Em visita ao Brasil, Antonio Negri e Michael Hardt discutem o capitalismo na era da informação em Fórum sobre direito autoral realizado no Rio de Janeiro.
Adriano Belisário
O pessimismo diante da crise financeira não cruzou as portas do Pálacio Universitário da Universidade Federal do Rio de Janeiro durante o Fórum Livre de Direito Autoral. O encontro, que terminou no dia 17 de dezembro, reuniu diversos pesquisadores e intelectuais para debater os novos rumos da propriedade intelectual. Com o tema ‘O Domínio do Comum’, o Fórum teve como destaque a palestra dos filósofos políticos Antonio Negri e Michael Hardt.

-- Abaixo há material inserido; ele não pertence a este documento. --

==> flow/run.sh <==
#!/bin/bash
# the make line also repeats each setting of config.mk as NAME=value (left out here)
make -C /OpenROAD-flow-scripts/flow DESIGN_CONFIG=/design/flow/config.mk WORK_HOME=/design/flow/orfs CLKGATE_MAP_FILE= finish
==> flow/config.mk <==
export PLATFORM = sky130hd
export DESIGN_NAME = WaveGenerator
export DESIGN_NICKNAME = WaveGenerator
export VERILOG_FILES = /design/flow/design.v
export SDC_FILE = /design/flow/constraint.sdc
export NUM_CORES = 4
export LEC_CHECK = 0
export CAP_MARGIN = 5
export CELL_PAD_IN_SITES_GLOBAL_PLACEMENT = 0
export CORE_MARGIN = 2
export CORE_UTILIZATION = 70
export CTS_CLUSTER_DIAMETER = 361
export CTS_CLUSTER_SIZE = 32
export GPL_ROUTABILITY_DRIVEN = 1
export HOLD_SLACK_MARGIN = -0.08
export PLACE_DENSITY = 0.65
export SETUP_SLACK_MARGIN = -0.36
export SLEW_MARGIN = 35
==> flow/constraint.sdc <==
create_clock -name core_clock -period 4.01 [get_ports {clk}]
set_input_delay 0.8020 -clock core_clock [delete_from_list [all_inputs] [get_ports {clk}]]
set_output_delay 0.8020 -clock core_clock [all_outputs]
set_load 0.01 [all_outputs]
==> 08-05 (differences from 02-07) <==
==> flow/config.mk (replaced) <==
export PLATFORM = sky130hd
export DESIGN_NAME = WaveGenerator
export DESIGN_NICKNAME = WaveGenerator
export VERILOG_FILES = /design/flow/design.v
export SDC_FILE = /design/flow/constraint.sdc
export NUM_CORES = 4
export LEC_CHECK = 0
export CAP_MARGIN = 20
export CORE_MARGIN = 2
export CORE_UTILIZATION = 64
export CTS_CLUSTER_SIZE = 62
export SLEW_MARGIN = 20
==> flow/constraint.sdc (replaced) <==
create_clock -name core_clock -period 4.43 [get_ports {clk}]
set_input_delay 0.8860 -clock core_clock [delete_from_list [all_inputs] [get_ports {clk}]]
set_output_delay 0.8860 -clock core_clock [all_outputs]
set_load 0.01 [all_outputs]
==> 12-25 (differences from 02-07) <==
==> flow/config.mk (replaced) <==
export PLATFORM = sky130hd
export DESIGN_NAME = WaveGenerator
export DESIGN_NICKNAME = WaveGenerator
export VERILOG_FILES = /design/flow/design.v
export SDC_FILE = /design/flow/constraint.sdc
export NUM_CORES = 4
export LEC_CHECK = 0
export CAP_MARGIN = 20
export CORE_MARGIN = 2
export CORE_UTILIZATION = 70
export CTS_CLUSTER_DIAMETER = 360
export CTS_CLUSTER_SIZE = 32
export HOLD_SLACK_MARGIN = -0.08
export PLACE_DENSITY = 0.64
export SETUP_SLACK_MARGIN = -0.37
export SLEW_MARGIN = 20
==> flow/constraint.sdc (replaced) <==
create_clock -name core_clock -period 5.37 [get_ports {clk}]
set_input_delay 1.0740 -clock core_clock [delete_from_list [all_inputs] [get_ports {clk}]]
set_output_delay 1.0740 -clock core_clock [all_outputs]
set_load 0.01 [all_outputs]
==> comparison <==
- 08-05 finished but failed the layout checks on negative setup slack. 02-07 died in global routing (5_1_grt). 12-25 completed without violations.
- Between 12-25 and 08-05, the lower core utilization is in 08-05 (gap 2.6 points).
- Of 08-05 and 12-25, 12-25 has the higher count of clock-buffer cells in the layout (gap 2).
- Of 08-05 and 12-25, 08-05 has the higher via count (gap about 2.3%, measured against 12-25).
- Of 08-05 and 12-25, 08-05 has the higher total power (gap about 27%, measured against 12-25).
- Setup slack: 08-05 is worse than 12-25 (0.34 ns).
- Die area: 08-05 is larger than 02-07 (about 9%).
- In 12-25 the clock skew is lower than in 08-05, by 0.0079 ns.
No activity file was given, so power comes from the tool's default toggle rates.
File: flow/run.sh
#!/bin/bash
# the make line also repeats each setting of config.mk as NAME=value (left out here)
make -C /OpenROAD-flow-scripts/flow DESIGN_CONFIG=/design/flow/config.mk WORK_HOME=/design/flow/orfs CLKGATE_MAP_FILE= finish
File: flow/config.mk
export PLATFORM = sky130hd
export DESIGN_NAME = Buzzer
export DESIGN_NICKNAME = Buzzer
export VERILOG_FILES = /design/flow/design.v
export SDC_FILE = /design/flow/constraint.sdc
export NUM_CORES = 4
export LEC_CHECK = 0
export ABC_AREA = 1
export CAP_MARGIN = 20
export CELL_PAD_IN_SITES_GLOBAL_PLACEMENT = 0
export CORE_MARGIN = 6
export CORE_UTILIZATION = 70
export CTS_CLUSTER_DIAMETER = 349
export CTS_CLUSTER_SIZE = 44
export GPL_TIMING_DRIVEN = 1
export HOLD_SLACK_MARGIN = 0.05
export MAX_ROUTING_LAYER = met4
export SETUP_SLACK_MARGIN = -0.12
export SLEW_MARGIN = 15
File: flow/design.v
module APB_BDMAC(input wire clk,rst_n,
             input wire PWRITE,PSEL,
             input wire Bref,Sref,
             input wire PENABLE,
             input wire[31:0] PWRDATA,PADDR,
             output reg[31:0] PRDDATA,
             output reg[31:0] BRstAddr,SRstAddr,
             output reg[1:0] SPri,
             output reg isCyl,BisPlaying,Bstop,SisPlaying);
    reg[31:0] PADDR_Reg;
    reg WriteEnb;
    always @(posedge clk or negedge rst_n) begin
        if(!rst_n)begin
            PADDR_Reg  <= 32'b0;
            WriteEnb   <=     0;
            BRstAddr   <= 32'b0;
            SRstAddr   <= 32'b0;
            SPri       <=  2'b0;
            isCyl      <=     0;
            BisPlaying <=     0;
            Bstop      <=     0;
            SisPlaying <=     0;
        end
        else begin
            PADDR_Reg  <= PADDR;
            WriteEnb   <= PSEL&PWRITE;
            if(WriteEnb&PENABLE)begin
                case(PADDR_Reg[3:0])
                    4'h0:begin
                        BRstAddr <= PWRDATA;
                    end
                    4'h4:begin
                        {isCyl,BisPlaying,Bstop} <= PWRDATA[2:0];
                    end
                    4'h8:begin
                        SRstAddr <= PWRDATA;
                    end
                    4'hc:begin
                        {SPri,SisPlaying} <= PWRDATA[2:0];
                    end
                endcase
            end
            if(Bref)begin
                BisPlaying <= isCyl;
            end
            if(Sref)begin
                SisPlaying <= 1'b0;
            end
        end
    end
    always @(*) begin
        case(PADDR_Reg[3:0])
            4'h0:begin
                PRDDATA <= BRstAddr;
            end
            4'h4:begin
                PRDDATA <= {29'b0,isCyl,BisPlaying,Bstop};
            end
            4'h8:begin
                PRDDATA <= SRstAddr;
            end
            4'hc:begin
                PRDDATA <= {29'b0,SPri,SisPlaying};
            end
            default:begin
                PRDDATA <= 32'b0;
            end
        endcase
    end
endmodule
module BuzzerCtr(input wire clk,rst_n,
                 input wire isPlaying,BeatFinish,BReady,stop,
                 input wire[15:0] Buf,
                 output reg AddrCntRstn,AddrCntEn,
                 output reg BeatCntRstn,BeatCntEn,
                 output reg TunePWMRstn,
                 output wire TunePWMEn,
                 output reg BDMAstart,BDMARstn,BDMAAddrSel,fetch,
                 output reg refr);
    parameter S0       = 3'b000;
    parameter ReadNMov = 3'b001;
    parameter PLAY     = 3'b010;
    parameter STOP     = 3'b011;
    parameter STAY     = 3'b100;
    parameter MOVE     = 3'b101;
    reg[2:0] curr_state,next_state;
    always @(posedge clk or negedge rst_n) begin
        if(!rst_n)begin
            curr_state <= S0;
        end
        else begin
            curr_state <= next_state;
        end
    end
    always @(*) begin
        case(curr_state)
            S0:begin
                if(isPlaying)begin
                    next_state = ReadNMov;
                    AddrCntRstn = 0;
                    AddrCntEn   = 0;
                    BeatCntRstn = 0;
                    BeatCntEn   = 0;
                    TunePWMRstn = 0;
                    BDMAstart   = 1;
                    BDMARstn    = 1;
                    BDMAAddrSel = 0;
                    fetch       = 0;
                    refr         = 0;
                end
                else begin
                    next_state = S0;
                    AddrCntRstn = 0;
                    AddrCntEn   = 0;
                    BeatCntRstn = 0;
                    BeatCntEn   = 0;
                    TunePWMRstn = 0;
                    BDMAstart   = 0;
                    BDMARstn    = 0;
                    BDMAAddrSel = 0;
                    fetch       = 0;
                    refr         = 0;
                end
            end
            ReadNMov:begin
                if(isPlaying)begin
                    if(BReady)begin
                        next_state = PLAY;
                        AddrCntRstn = 1;
                        AddrCntEn   = 0;
                        BeatCntRstn = 0;
                        BeatCntEn   = 0;
                        TunePWMRstn = 0;
                        BDMAstart   = 0;
                        BDMARstn    = 1;
                        BDMAAddrSel = 1;
                        fetch       = 1;
                        refr         = 0;
                    end
                    else begin
                        next_state = ReadNMov;
                        AddrCntRstn = 1;
                        AddrCntEn   = 0;
                        BeatCntRstn = 0;
                        BeatCntEn   = 0;
                        TunePWMRstn = 0;
                        BDMAstart   = 0;
                        BDMARstn    = 1;
                        BDMAAddrSel = 0;
                        fetch       = 0;
                        refr         = 0;
                    end
                end
                else begin
                    next_state = S0;
                    AddrCntRstn = 0;
                    AddrCntEn   = 0;
                    BeatCntRstn = 0;
                    BeatCntEn   = 0;
                    TunePWMRstn = 0;
                    BDMAstart   = 0;
                    BDMARstn    = 0;
                    BDMAAddrSel = 0;
                    fetch       = 0;
                    refr         = 0;
                end
            end
            PLAY:begin
                if(isPlaying)begin
                    if(!stop)begin
                        if(BeatFinish)begin
                            next_state = STAY;
                            AddrCntRstn = 1;
                            AddrCntEn   = 0;
                            BeatCntRstn = 0;
                            BeatCntEn   = 0;
                            TunePWMRstn = 0;
                            BDMAstart   = 0;
                            BDMARstn    = 1;
                            BDMAAddrSel = 1;
                            fetch       = 0;
                            refr         = 0;
                        end
                        else begin
                            next_state = PLAY;
                            AddrCntRstn = 1;
                            AddrCntEn   = 0;
                            BeatCntRstn = 1;
                            BeatCntEn   = 1;
                            TunePWMRstn = 1;
                            BDMAstart   = 0;
                            BDMARstn    = 1;
                            BDMAAddrSel = 1;
                            fetch       = 0;
                            refr         = 0;
                        end
                    end
                    else begin
                        next_state = STOP;
                        AddrCntRstn = 1;
                        AddrCntEn   = 0;
                        BeatCntRstn = 1;
                        BeatCntEn   = 0;
                        TunePWMRstn = 1;
                        BDMAstart   = 0;
                        BDMARstn    = 1;
                        BDMAAddrSel = 1;
                        fetch       = 0;
                        refr         = 0;
                    end
                end
                else begin
                    next_state = S0;
                    AddrCntRstn = 0;
                    AddrCntEn   = 0;
                    BeatCntRstn = 0;
                    BeatCntEn   = 0;
                    TunePWMRstn = 0;
                    BDMAstart   = 0;
                    BDMARstn    = 0;
                    BDMAAddrSel = 0;
                    fetch       = 0;
                    refr         = 0;
                end
            end
            STOP:begin
                if(isPlaying)begin
                    if(stop)begin
                        next_state = STOP;
                        AddrCntRstn = 1;
                        AddrCntEn   = 0;
                        BeatCntRstn = 1;
                        BeatCntEn   = 0;
                        TunePWMRstn = 1;
                        BDMAstart   = 0;
                        BDMARstn    = 1;
                        BDMAAddrSel = 1;
                        fetch       = 0;
                        refr         = 0;
                    end
                    else begin
                        next_state = PLAY;
                        AddrCntRstn = 1;
                        AddrCntEn   = 0;
                        BeatCntRstn = 1;
                        BeatCntEn   = 0;
                        TunePWMRstn = 1;
                        BDMAstart   = 0;
                        BDMARstn    = 1;
                        BDMAAddrSel = 1;
                        fetch       = 0;
                        refr         = 0;
                    end
                end
                else begin
                    next_state = S0;
                    AddrCntRstn = 0;
                    AddrCntEn   = 0;
                    BeatCntRstn = 0;
                    BeatCntEn   = 0;
                    TunePWMRstn = 0;
                    BDMAstart   = 0;
                    BDMARstn    = 0;
                    BDMAAddrSel = 0;
                    fetch       = 0;
                    refr         = 0;
                end
            end
            STAY:begin
                if(isPlaying)begin
                    if(BReady)begin
                        if(|Buf)begin
                            next_state = MOVE;
                            AddrCntRstn = 1;
                            AddrCntEn   = 1;
                            BeatCntRstn = 0;
                            BeatCntEn   = 0;
                            TunePWMRstn = 0;
                            BDMAstart   = 0;
                            BDMARstn    = 1;
                            BDMAAddrSel = 1;
                            fetch       = 0;
                            refr         = 0;
                        end
                        else begin
                            next_state = S0;
                            AddrCntRstn = 0;
                            AddrCntEn   = 0;
                            BeatCntRstn = 0;
                            BeatCntEn   = 0;
                            TunePWMRstn = 0;
                            BDMAstart   = 0;
                            BDMARstn    = 0;
                            BDMAAddrSel = 1;
                            fetch       = 0;
                            refr         = 1;
                        end
                    end
                    else begin
                        next_state = STAY;
                        AddrCntRstn = 1;
                        AddrCntEn   = 0;
                        BeatCntRstn = 0;
                        BeatCntEn   = 0;
                        TunePWMRstn = 0;
                        BDMAstart   = 0;
                        BDMARstn    = 1;
                        BDMAAddrSel = 1;
                        fetch       = 0;
                        refr         = 0;
                    end
                end
                else begin
                    next_state = S0;
                    AddrCntRstn = 0;
                    AddrCntEn   = 0;
                    BeatCntRstn = 0;
                    BeatCntEn   = 0;
                    TunePWMRstn = 0;
                    BDMAstart   = 0;
                    BDMARstn    = 0;
                    BDMAAddrSel = 0;
                    fetch       = 0;
                    refr         = 0;
                end
            end
            MOVE:begin
                if(isPlaying)begin
                    next_state = PLAY;
                    AddrCntRstn = 1;
                    AddrCntEn   = 0;
                    BeatCntRstn = 0;
                    BeatCntEn   = 0;
                    TunePWMRstn = 0;
                    BDMAstart   = 0;
                    BDMARstn    = 1;
                    BDMAAddrSel = 1;
                    fetch       = 1;
                    refr         = 0;
                end
                else begin
                    next_state = S0;
                    AddrCntRstn = 0;
                    AddrCntEn   = 0;
                    BeatCntRstn = 0;
                    BeatCntEn   = 0;
                    TunePWMRstn = 0;
                    BDMAstart   = 0;
                    BDMARstn    = 1;
                    BDMAAddrSel = 0;
                    fetch       = 0;
                    refr         = 0;
                end
            end
            default:begin
                next_state = S0;
                AddrCntRstn = 0;
                AddrCntEn   = 0;
                BeatCntRstn = 0;
                BeatCntEn   = 0;
                TunePWMRstn = 0;
                BDMAstart   = 0;
                BDMARstn    = 0;
                BDMAAddrSel = 0;
                fetch       = 0;
                refr         = 0;
            end
        endcase
    end
    assign TunePWMEn = BeatCntEn;
endmodule
==> flow/design.v (excerpt) <==
module mult_top(
	input 							clk, 
	input							rst_n,
	input							pipe_flush,
	input 			[32-1:0] 	mcand,
	input 			[32-1:0] 	mplier,
	input 			[4:0]	 		func,
	output logic 	[32-1:0] 	result
);
	localparam [4:0] ALU_ADD    = 5'h00;
	localparam [4:0] ALU_MUL    = 5'h0a;
	localparam [4:0] ALU_MULH   = 5'h0b;
	localparam [4:0] ALU_MULHSU = 5'h0c;
	localparam [4:0] ALU_MULHU  = 5'h0d;
	logic [32-1:0] mcand_in, mplier_in;
    logic signed [32-1:0] signed_mcand_in, signed_mplier_in;
    logic [2*32-1:0] product_out;
	logic signed [2*32-1:0] signed_product_out;
	logic [4:0] func_d0;
	logic [4:0] func_d1;
	assign mcand_in = mcand;
    assign mplier_in = mplier;
    assign signed_mcand_in = mcand;
    assign signed_mplier_in = mplier;
	always@(posedge clk or negedge rst_n) begin 
		if(~rst_n)begin 
			func_d0 <= ALU_ADD;
			func_d1 <= ALU_ADD;
		end
		else if(pipe_flush)begin
			func_d0 <= ALU_ADD;
			func_d1 <= ALU_ADD;
		end
		else begin
			func_d0 <= func;
			func_d1 <= func_d0;
		end
	end
    always_comb begin
        case(func_d1)
            ALU_MUL:	begin
            	result = signed_product_out[32-1:0];
            end    
            ALU_MULH:	begin
            	result = signed_product_out[2*32-1:32];
            end   
            ALU_MULHSU:	begin
            	result = product_out[2*32-1:32];
            end
            ALU_MULHU:	begin
            	result = product_out[2*32-1:32];
            end  
            default:	begin
            	result = 32'hfacebeec;   
            end    
        endcase
    end
	mult u_mult_signed(
		.clk(clk),
		.rst_n(rst_n),
		.pipe_flush(pipe_flush),
		.a({{32{signed_mcand_in[31]}},signed_mcand_in}),
		.b({{32{signed_mplier_in[31]}},signed_mplier_in}),
		.result(signed_product_out)
	);
	mult u_mult_unsigned(
		.clk(clk),
		.rst_n(rst_n),
		.pipe_flush(pipe_flush),
		.a({{32{mcand_in[31] & (func == ALU_MULHSU)}},mcand_in}),
		.b({32'b0,mplier_in}),
  ...
Settings: LEC_CHECK=0, CAP_MARGIN=20, CORE_MARGIN=2, CORE_UTILIZATION=66, CTS_CLUSTER_SIZE=57, SLEW_MARGIN=20; clock period 9.24 ns.
run.sh (not shown) runs the stock make flow with config.mk's settings and CLKGATE_MAP_FILE=.
The first run completed and failed the layout checks on negative setup slack.
Rerun with:
CORE_UTILIZATION = 40   (was 66)
CTS_CLUSTER_SIZE = default   (was 57)
clock period = 12.2 ns   (was 9.24 ns; I/O delays follow)
This time the run passed the timing, design-rule and antenna checks.
Via count went down by 13%.
Worst setup slack gets better by 0.65 ns.
Cell area decreases by 13%.
Die size rose by 64%.
Register-to-register slack improved by 3.0 ns.
Core utilization decreases by 39 points.
Area after synthesis does not change.
Clock skew stays flat.
Non-clock buffer count fell by 1213.
Flip-flop count stays the same.
Rerun with:
CORE_UTILIZATION = 68   (was 40)
CTS_CLUSTER_SIZE = 37   (was default)
MAX_ROUTING_LAYER = met4   (was default)
clock period = 8.84 ns   (was 12.2 ns; I/O delays follow)
Result: Now the flow ran to the end with violations: negative setup slack. Count of clock-buffer cells in the layout drops by 6. Global-route usage climbs by 24 points. Die size drops by 41%. Non-clock buffer count climbs by 1242. Worst hold slack improves by 0.010 ns. Cell area climbs by 16%. Via count climbs by 22%. Worst setup slack degrades by 2.0 ns. Register-to-register slack degrades by 3.5 ns.
Rerun with:
CORE_UTILIZATION = 72   (was 68)
CTS_CLUSTER_SIZE = default   (was 37)
PLACE_DENSITY_LB_ADDON = 0.01   (was default)
The changed run failed in 5_1_grt (GRT-0232).
Die size decreases by 5.5%.
Synthesized area is unchanged.
Synthesized cell count is unchanged.


job 101:
The RTL this note starts from:
==> flow/design.v <==
`timescale 1ns/100ps
module mult(
	input 			clk,				
	input 			rst_n,				
	input 			pipe_flush,				
	input 	[63:0] 	a,				
	input 	[63:0] 	b,				
	output 	[63:0] 	result				
);
	wire [63:0] result_tmp;
	reg [63:0] pipe_reg_0;
	reg [63:0] pipe_reg_1;
	assign result_tmp = a*b;
	assign result = pipe_reg_1;
	always@(posedge clk or negedge rst_n) begin
		if(~rst_n) begin
			pipe_reg_0 <= 0;
			pipe_reg_1 <= 0;
		end
		else if(pipe_flush) begin
			pipe_reg_0 <= 0;
			pipe_reg_1 <= 0;
		end
		else begin
			pipe_reg_0 <= result_tmp;
			pipe_reg_1 <= pipe_reg_0;
		end
	end
endmodule  
`timescale 1ns/100ps
module mult_top(
	input 							clk, 
	input							rst_n,
	input							pipe_flush,
	input 			[32-1:0] 	mcand,
	input 			[32-1:0] 	mplier,
	input 			[4:0]	 		func,
	output logic 	[32-1:0] 	result
);
	localparam [4:0] ALU_ADD    = 5'h00;
	localparam [4:0] ALU_MUL    = 5'h0a;
	localparam [4:0] ALU_MULH   = 5'h0b;
	localparam [4:0] ALU_MULHSU = 5'h0c;
	localparam [4:0] ALU_MULHU  = 5'h0d;
	logic [32-1:0] mcand_in, mplier_in;
    logic signed [32-1:0] signed_mcand_in, signed_mplier_in;
    logic [2*32-1:0] product_out;
	logic signed [2*32-1:0] signed_product_out;
	logic [4:0] func_d0;
	logic [4:0] func_d1;
	assign mcand_in = mcand;
    assign mplier_in = mplier;
    assign signed_mcand_in = mcand;
    assign signed_mplier_in = mplier;
	always@(posedge clk or negedge rst_n) begin 
		if(~rst_n)begin 
			func_d0 <= ALU_ADD;
			func_d1 <= ALU_ADD;
		end
		else if(pipe_flush)begin
			func_d0 <= ALU_ADD;
			func_d1 <= ALU_ADD;
		end
		else begin
			func_d0 <= func;
			func_d1 <= func_d0;
		end
	end
    always_comb begin
        case(func_d1)
            ALU_MUL:	begin
            	result = signed_product_out[32-1:0];
            end    
            ALU_MULH:	begin
            	result = signed_product_out[2*32-1:32];
            end   
            ALU_MULHSU:	begin
            	result = product_out[2*32-1:32];
            end
            ALU_MULHU:	begin
            	result = product_out[2*32-1:32];
            end  
            default:	begin
            	result = 32'hfacebeec;   
            end    
        endcase
    end
	mult u_mult_signed(
		.clk(clk),
		.rst_n(rst_n),
		.pipe_flush(pipe_flush),
		.a({{32{signed_mcand_in[31]}},signed_mcand_in}),
		.b({{32{signed_mplier_in[31]}},signed_mplier_in}),
		.result(signed_product_out)
	);
	mult u_mult_unsigned(
		.clk(clk),
		.rst_n(rst_n),
		.pipe_flush(pipe_flush),
		.a({{32{mcand_in[31] & (func == ALU_MULHSU)}},mcand_in}),
		.b({32'b0,mplier_in}),
		.result(product_out)
	);
endmodule
==> flow/config.mk <==
export PLATFORM = sky130hd
export DESIGN_NAME = mult_top
export DESIGN_NICKNAME = mult_top
export VERILOG_FILES = /design/flow/design.v
export SDC_FILE = /design/flow/constraint.sdc
export NUM_CORES = 4
export LEC_CHECK = 0
export CAP_MARGIN = 20
export CORE_MARGIN = 2
export CORE_UTILIZATION = 72
export MAX_ROUTING_LAYER = met4
export PLACE_DENSITY_LB_ADDON = 0.01
export SETUP_SLACK_MARGIN = 2.59
export SLEW_MARGIN = 20
==> flow/constraint.sdc <==
create_clock -name core_clock -period 8.69 [get_ports {clk}]
set_input_delay 1.7380 -clock core_clock [delete_from_list [all_inputs] [get_ports {clk}]]
set_output_delay 1.7380 -clock core_clock [all_outputs]
set_load 0.01 [all_outputs]
Status: job 101 FAILED at global routing (5_1_grt) (tool error)
Relative to job 101, the following input files were edited for job 102:
Settings: SETUP_SLACK_MARGIN removed (was 2.59); the clock period (ns, I/O delays scaled along) changed from 8.69 to 10.5.
==> comparison <==
- Job 102 closes out successfully: all stages finished, all timing, DRC and antenna checks passed.
- Per the comparison of job 102 with job 101, synthesized cell count neither gained nor lost much; count of clock tree sinks saw little to no change.
- Summary of job 102 over job 101: weighted congestion reported at the end of routability-driven placement moved down; area after synthesis level; sequential area share after synthesis level.


RTL: the design.v shown in full above, as it stands there.
Settings: LEC_CHECK=0, CAP_MARGIN=20, CORE_MARGIN=2, CORE_UTILIZATION=71, CTS_CLUSTER_SIZE=37, SETUP_SLACK_MARGIN=2.49, SLEW_MARGIN=20; clock period 8.68 ns.
The first run aborted during 5_1_grt, error GRT-0232.
Edit:
- CORE_UTILIZATION: 71 -> 67
- CTS_CLUSTER_SIZE: 37 -> unset
- SETUP_SLACK_MARGIN: 2.49 -> unset
- clock period: 8.68 -> 11.0 ns (I/O delays scaled with it)
The new run passed the timing, design-rule and antenna checks. Synthesized cell count does not change. Synthesized area is unchanged. Die area rose by a few percent.
Edit:
- CORE_UTILIZATION: 67 -> 40
- clock period: 11.0 -> 13.0 ns (I/O delays scaled with it)
Count of clock-buffer cells in the layout decreases by 3.
Final cell count increases by 9.6%.
Setup slack improved by 310 ps.
Flip-flop count does not change.
Wire length decreases by 0.82%.
Area after synthesis stays the same.
Hold slack got worse by 6.9 ps.
Synthesized cell count is unchanged.
Die size increases by 67%.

O nascimento do direito autoral está intimamente ligado à reprodutibilidade das obras. Até o surgimento da imprensa no século XV, simplesmente não havia a necessidade de um instrumento jurídico para regular cópias. Hoje, ao contrário, as infinitas possibilidades de multiplicação na internet colocam o tema na ordem do dia. Para alguns, a abundância de informação e trocas virtuais alterarão não só as leis do direito autoral, como toda organização social.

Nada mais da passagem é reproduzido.